Each of them has very different backgrounds, upbringings, philosophies, and methods—whatever you want to call it. With Lizzie, because she was going back and forth doing all these jobs at once, I remember asking her one day, “How do you do it?” And she just said, “I dunno, you just do it.” And that was a nice thing to hear because, yeah, you do just do it. It doesn’t matter what happens, you just have to trust yourself to get through it and do it.
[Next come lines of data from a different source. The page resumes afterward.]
[config.mk]
export PLATFORM = sky130hd
export DESIGN_NAME = ahb_ral_cmd_master
export DESIGN_NICKNAME = d
export VERILOG_FILES = /design/src/rtl/ahb_ral_cmd_master.sv
export SDC_FILE = /design/constraint.sdc
export NUM_CORES = 1
export LEC_CHECK = 0
export ABC_CLOCK_PERIOD_IN_PS = 7900
export BUFFER_PORTS_ARGS = -buffer_cell sky130_fd_sc_hd__buf_2
export CELL_PAD_IN_SITES_DETAIL_PLACEMENT = 0
export CELL_PAD_IN_SITES_GLOBAL_PLACEMENT = 1
export CORE_ASPECT_RATIO = 1.25
export CORE_MARGIN = 4
export CORE_UTILIZATION = 51
export CTS_CLUSTER_DIAMETER = 120
export DETAILED_ROUTE_END_ITERATION = 6
export PLACE_DENSITY_LB_ADDON = 0.1
export SETUP_SLACK_MARGIN = 0.02
export SLEW_MARGIN = 25
export SYNTH_ARGS = -nofsm -noshare
export SYNTH_HDL_FRONTEND = slang
export SYNTH_SLANG_ARGS = --single-unit
[constraint.sdc]
create_clock -name hclk -period 7.9 [get_ports hclk]
set_input_delay 0.395 -clock hclk [delete_from_list [all_inputs] [get_ports hclk]]
set_output_delay 0.395 -clock hclk [all_outputs]
set_load 0.01 [all_outputs]
===== config.mk =====
export PLATFORM = sky130hd
export DESIGN_NAME = alu_issue_unit
export DESIGN_NICKNAME = d
export VERILOG_FILES = /design/src/rtl/alu_pkg.sv /design/src/rtl/alu_rsp_fifo.sv /design/src/rtl/alu_issue_unit.sv
export SDC_FILE = /design/constraint.sdc
export NUM_CORES = 1
export LEC_CHECK = 0
export ABC_AREA = 1
export ABC_CLOCK_PERIOD_IN_PS = 2900
export CAP_MARGIN = 20
export CORE_MARGIN = 2
export CORE_UTILIZATION = 47
export DETAILED_ROUTE_END_ITERATION = 6
export HOLD_SLACK_MARGIN = 0.06
export PLACE_DENSITY = 0.75
export SYNTH_ARGS = -nofsm -noshare
export SYNTH_HDL_FRONTEND = slang
export SYNTH_HIERARCHICAL = 1
export SYNTH_SLANG_ARGS = --single-unit

===== constraint.sdc =====
create_clock -name clk -period 2.9 [get_ports clk]
set_input_delay 0.58 -clock clk [delete_from_list [all_inputs] [get_ports clk]]
set_output_delay 0.58 -clock clk [all_outputs]
set_load 0.05 [all_outputs]

===== src/rtl/alu_pkg.sv =====
// Shared ALU definitions: opcode encodings and issue-unit FSM state encoding.
// Latency: n/a (constants and types only).
// Backpressure: n/a.
package alu_pkg;

  localparam logic [1:0] ALU_ADD   = 2'b00;
  localparam logic [1:0] ALU_XOR   = 2'b01;
  localparam logic [1:0] ALU_PASSB = 2'b10;
  localparam logic [1:0] ALU_SUB   = 2'b11;

  typedef enum logic [0:0] {
    ST_IDLE = 1'b0,
    ST_EXEC = 1'b1
  } issue_state_e;

endpackage : alu_pkg


===== src/rtl/alu_rsp_fifo.sv =====
// Synchronous response FIFO with occupancy count; head is shown combinationally.
// Latency: a push is visible at the head one edge later when the FIFO was empty.
// Backpressure: caller must not push when full unless popping in the same cycle.
module alu_rsp_fifo #(
  parameter int W     = 18,
  parameter int DEPTH = 2,
  parameter int CW    = $clog2(DEPTH) + 1
) (
  input  logic          clk,
  input  logic          rst_n,
  input  logic          push_vld,
  input  logic [W-1:0]  push_dat,
  input  logic          pop_vld,
  output logic [W-1:0]  head_dat,
  output logic [CW-1:0] count
);

  localparam int PW = (DEPTH > 1) ? $clog2(DEPTH) : 1;

  logic [W-1:0]  mem_q [DEPTH];
  logic [PW-1:0] wr_ptr_q;
  logic [PW-1:0] rd_ptr_q;
  logic [CW-1:0] cnt_q;

  assign head_dat = mem_q[rd_ptr_q];
  assign count    = cnt_q;

  // Storage, pointers (power-of-two depth wraps naturally) and occupancy.
  always_ff @(posedge clk) begin
    if (!rst_n) begin
      for (int i = 0; i < DEPTH; i++) mem_q[i] <= '0;
      wr_ptr_q <= '0;
      rd_ptr_q <= '0;
      cnt_q    <= '0;
    end else begin
      if (push_vld) begin
        mem_q[wr_ptr_q] <= push_dat;
        wr_ptr_q        <= wr_ptr_q + 1'b1;
      end
      if (pop_vld) rd_ptr_q <= rd_ptr_q + 1'b1;
      case ({push_vld, pop_vld})
        2'b10:   cnt_q <= cnt_q + 1'b1;
        2'b01:   cnt_q <= cnt_q - 1'b1;
        default: cnt_q <= cnt_q;
      endcase
    end
  end

endmodule : alu_rsp_fifo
As for Michael, he’s had a lot of training. He really came in approaching the project like a play, being very meticulous with rehearsal. I remember him mentioning that he would rehearse the dinner table scene by himself around his living room table, laying it all out like it was going to be in the movie. He would rehearse and put imaginary people at each chair. It was the first time that I’d ever seen such a theatrical process on film, and it was really inspiring because you watch it in the film and he’s so pitch-perfect. He doesn’t drop a beat. His performance is so tight and sleek. You can see the work that he’s put in, but it’s not overbearing. It feels natural, so lived in. To see something like that and the process of it made me want to work harder and take it seriously because you can get comfortable with your intuition. Intuition can get you far, but it can only get you so far. At some point, you have to start putting some blood, sweat, and tears into it. Watching Michael work through his process, it’s like, “Oh, that shit does work!” You can really use that training, and it was a joy to watch.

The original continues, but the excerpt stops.